_PROBLEM REQUIREMENTS_
Among the lines below, which ones contain the word "output"? Copy every such line.

=====

**src/rtl/fetch_stage.sv**
```systemverilog
`default_nettype none
// =============================================================================
// fetch_stage : in-order instruction fetch with a DEPTH-entry buffer, credit-
//               limited outstanding requests and redirect/flush handling.
// Revision    : 1.0
// =============================================================================
module fetch_stage #(
  parameter logic [31:0] RESET_PC = 32'h0000_0000,
  parameter int          DEPTH    = 2,
  parameter logic [31:0] NOP      = 32'h0000_0013
) (
  input  logic        clk,
  input  logic        reset,
  input  logic        EN,
  input  logic        Redirect,
  input  logic [31:0] RedirectPC,
  output logic        imem_req_valid,
  input  logic        imem_req_ready,
  output logic [31:0] imem_addr,
  input  logic        imem_resp_valid,
  input  logic [31:0] imem_resp_data,
  output logic [31:0] Instr,
  output logic [31:0] PC,
  output logic [31:0] PC_plus_4,
  output logic        InstrValid
);

  localparam int             CW      = 3;
  localparam int             PW      = (DEPTH > 1) ? $clog2(DEPTH) : 1;
  localparam int             SLOTS   = 1 << PW;
  localparam logic [CW-1:0]  DEPTH_C = CW'(DEPTH);
  localparam logic [PW-1:0]  LAST_C  = PW'(DEPTH - 1);

  logic [31:0]   fpc;
  logic [CW-1:0] count;
  logic [CW-1:0] inflight;
  logic [CW-1:0] drop;
  logic [PW-1:0] rd_ptr;
  logic [PW-1:0] wr_ptr;
  logic [31:0]   buf_instr [SLOTS];
  logic [31:0]   buf_pc    [SLOTS];

  logic [CW-1:0] live;
  logic [CW:0]   credit_use;
  logic [CW-1:0] inflight_after_resp;
  logic [31:0]   live_pc;
  logic          handshake;
  logic          resp_any;
  logic          resp_drop;
  logic          push;
  logic          pop;

  function automatic logic [PW-1:0] next_ptr(input logic [PW-1:0] p);
    return (p == LAST_C) ? '0 : p + PW'(1);
  endfunction

  assign live                = inflight - drop;
  assign credit_use          = {1'b0, live} + {1'b0, count};
  assign imem_req_valid      = !Redirect && (inflight < DEPTH_C) && (credit_use < {1'b0, DEPTH_C});
  assign imem_addr           = fpc;
  assign handshake           = imem_req_valid && imem_req_ready;
  assign resp_any            = imem_resp_valid && (inflight != '0);
  assign resp_drop           = resp_any && (drop != '0);
  assign push                = resp_any && (drop == '0) && !Redirect;
  assign pop                 = EN && InstrValid && !Redirect;
  assign inflight_after_resp = inflight - {{(CW-1){1'b0}}, resp_any};

  // Live requests since the last redirect are consecutive words ending just below fpc.
  assign live_pc = fpc - {27'b0, live, 2'b00};

  assign InstrValid = (count != '0);
  assign Instr      = InstrValid ? buf_instr[rd_ptr] : NOP;
  assign PC         = InstrValid ? buf_pc[rd_ptr] : 32'h0;
  assign PC_plus_4  = InstrValid ? buf_pc[rd_ptr] + 32'd4 : 32'h0;

  always_ff @(posedge clk or posedge reset) begin
    if (reset) begin
      fpc      <= RESET_PC & 32'hFFFF_FFFC;
      count    <= '0;
      inflight <= '0;
      drop     <= '0;
      rd_ptr   <= '0;
      wr_ptr   <= '0;
    end else if (Redirect) begin
      fpc      <= RedirectPC & 32'hFFFF_FFFC;
      count    <= '0;
      rd_ptr   <= wr_ptr;
      inflight <= inflight_after_resp;
      drop     <= inflight_after_resp;
    end else begin
      if (handshake) fpc <= fpc + 32'd4;
      inflight <= inflight_after_resp + {{(CW-1){1'b0}}, handshake};
      if (resp_drop) drop <= drop - CW'(1);
      if (push) wr_ptr <= next_ptr(wr_ptr);
      if (pop) rd_ptr <= next_ptr(rd_ptr);
      if (push && !pop) begin
        count <= count + CW'(1);
      end else if (pop && !push) begin
        count <= count - CW'(1);
      end
    end
  end

  // Buffer storage carries no reset; count gates every read.
  always_ff @(posedge clk) begin
    if (push) begin
      buf_instr[wr_ptr] <= imem_resp_data;
      buf_pc[wr_ptr]    <= live_pc;
    end
  end

endmodule
`default_nettype wire
```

=====

_ANSWER SECTION_
  output logic        imem_req_valid,
  output logic [31:0] imem_addr,
  output logic [31:0] Instr,
  output logic [31:0] PC,
  output logic [31:0] PC_plus_4,
  output logic        InstrValid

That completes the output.